[Opening Data for analysis section]
### src/rtl/dst_pkg.sv
package dst_pkg;

    localparam int NUM_RULES    = 2;
    localparam int BYTES_PER    = 4;
    localparam int NUM_BYTES    = NUM_RULES * BYTES_PER;
    localparam int IDX_W        = $clog2(NUM_BYTES);
    localparam int MONTH_W      = 5;
    localparam int DATE_W       = 6;
    localparam int WDAY_W       = 3;
    localparam int WEEK_W       = 3;
    localparam logic [WEEK_W-1:0] WEEK_LAST = 3'd7;
    localparam int RULE_FWD     = 0;
    localparam int RULE_REV     = 1;

    typedef struct packed {
        logic [MONTH_W-1:0] month;
        logic               prio;
        logic [WEEK_W-1:0]  week;
        logic [WDAY_W-1:0]  wday;
        logic [DATE_W-1:0]  date;
        logic [7:0]         hour;
    } rule_t;

    function automatic logic [7:0] byte_default(input int idx);
        case (idx)
            0:       return 8'h04;
            1:       return 8'h00;
            2:       return 8'h01;
            3:       return 8'h02;
            4:       return 8'h10;
            5:       return 8'h00;
            6:       return 8'h01;
            default: return 8'h02;
        endcase
    endfunction

    function automatic logic [6:0] bcd_to_bin(input logic [7:0] b);
        return 7'(7'(b[7:4]) * 7'd10 + 7'(b[3:0]));
    endfunction

    function automatic logic [5:0] month_len(input logic [6:0] mon, input logic [6:0] yr);
        case (mon)
            7'd2:                       return (yr[1:0] == 2'b00) ? 6'd29 : 6'd28;
            7'd4, 7'd6, 7'd9, 7'd11:    return 6'd30;
            default:                    return 6'd31;
        endcase
    endfunction

endpackage

### src/rtl/dst_rule_regs.sv
module dst_rule_regs
    import dst_pkg::*;
(
    input  logic                       clk,
    input  logic                       rst,
    input  logic                       we,
    input  logic [IDX_W-1:0]           idx,
    input  logic [7:0]                 wdata,
    output rule_t [NUM_RULES-1:0]      rules,
    output logic                       enable
);
    logic [7:0] bytes_q [NUM_BYTES];

    always_ff @(posedge clk) begin
        if (rst) begin
            for (int i = 0; i < NUM_BYTES; i++) bytes_q[i] <= byte_default(i);
        end else if (we) begin
            bytes_q[idx] <= wdata;
        end
    end

    genvar r;
    generate
        for (r = 0; r < NUM_RULES; r++) begin : g_unpack
            localparam int B = r * BYTES_PER;
            assign rules[r].month = bytes_q[B][MONTH_W-1:0];
            assign rules[r].prio  = bytes_q[B+1][6];
            assign rules[r].week  = bytes_q[B+1][5:3];
            assign rules[r].wday  = bytes_q[B+1][2:0];
            assign rules[r].date  = bytes_q[B+2][DATE_W-1:0];
            assign rules[r].hour  = bytes_q[B+3];
        end
    endgenerate

    assign enable = bytes_q[0][7];
endmodule

### src/rtl/dst_day_match.sv
module dst_day_match
    import dst_pkg::*;
(
    input  rule_t               rule,
    input  logic [WDAY_W-1:0]   cur_wday,
    input  logic [DATE_W-1:0]   cur_date,
    input  logic [MONTH_W-1:0]  cur_month,
    input  logic [7:0]          cur_year,
    output logic                day_hit
);
    logic [6:0] date_bin, mon_bin, yr_bin;
    logic [5:0] dim;
    logic [4:0] date_m1;
    logic [WEEK_W-1:0] week_now;
    logic is_last, wk_ok, by_wday, by_date;

    always_comb begin
        date_bin = bcd_to_bin({2'b00, cur_date});
        mon_bin  = bcd_to_bin({3'b000, cur_month});
        yr_bin   = bcd_to_bin(cur_year);
        dim      = month_len(mon_bin, yr_bin);
        date_m1  = date_bin[4:0] - 5'd1;
        week_now = WEEK_W'(date_m1 / 5'd7) + WEEK_W'(1);
        is_last  = (7'(date_bin) + 7'd7) > 7'(dim);
        if (rule.week == WEEK_LAST)      wk_ok = is_last;
        else if (rule.week == '0)        wk_ok = 1'b0;
        else                             wk_ok = (week_now == rule.week);
        by_wday  = wk_ok && (cur_wday == rule.wday);
        by_date  = (cur_date == rule.date);
        day_hit  = (cur_month == rule.month) && (rule.prio ? by_wday : by_date);
    end
endmodule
[Closing Data for analysis section]
Assignment:
Wherever the string "begin" occurs in the entries, copy that whole line.

Reply to the task:
    always_ff @(posedge clk) begin
        if (rst) begin
        end else if (we) begin
        for (r = 0; r < NUM_RULES; r++) begin : g_unpack
    always_comb begin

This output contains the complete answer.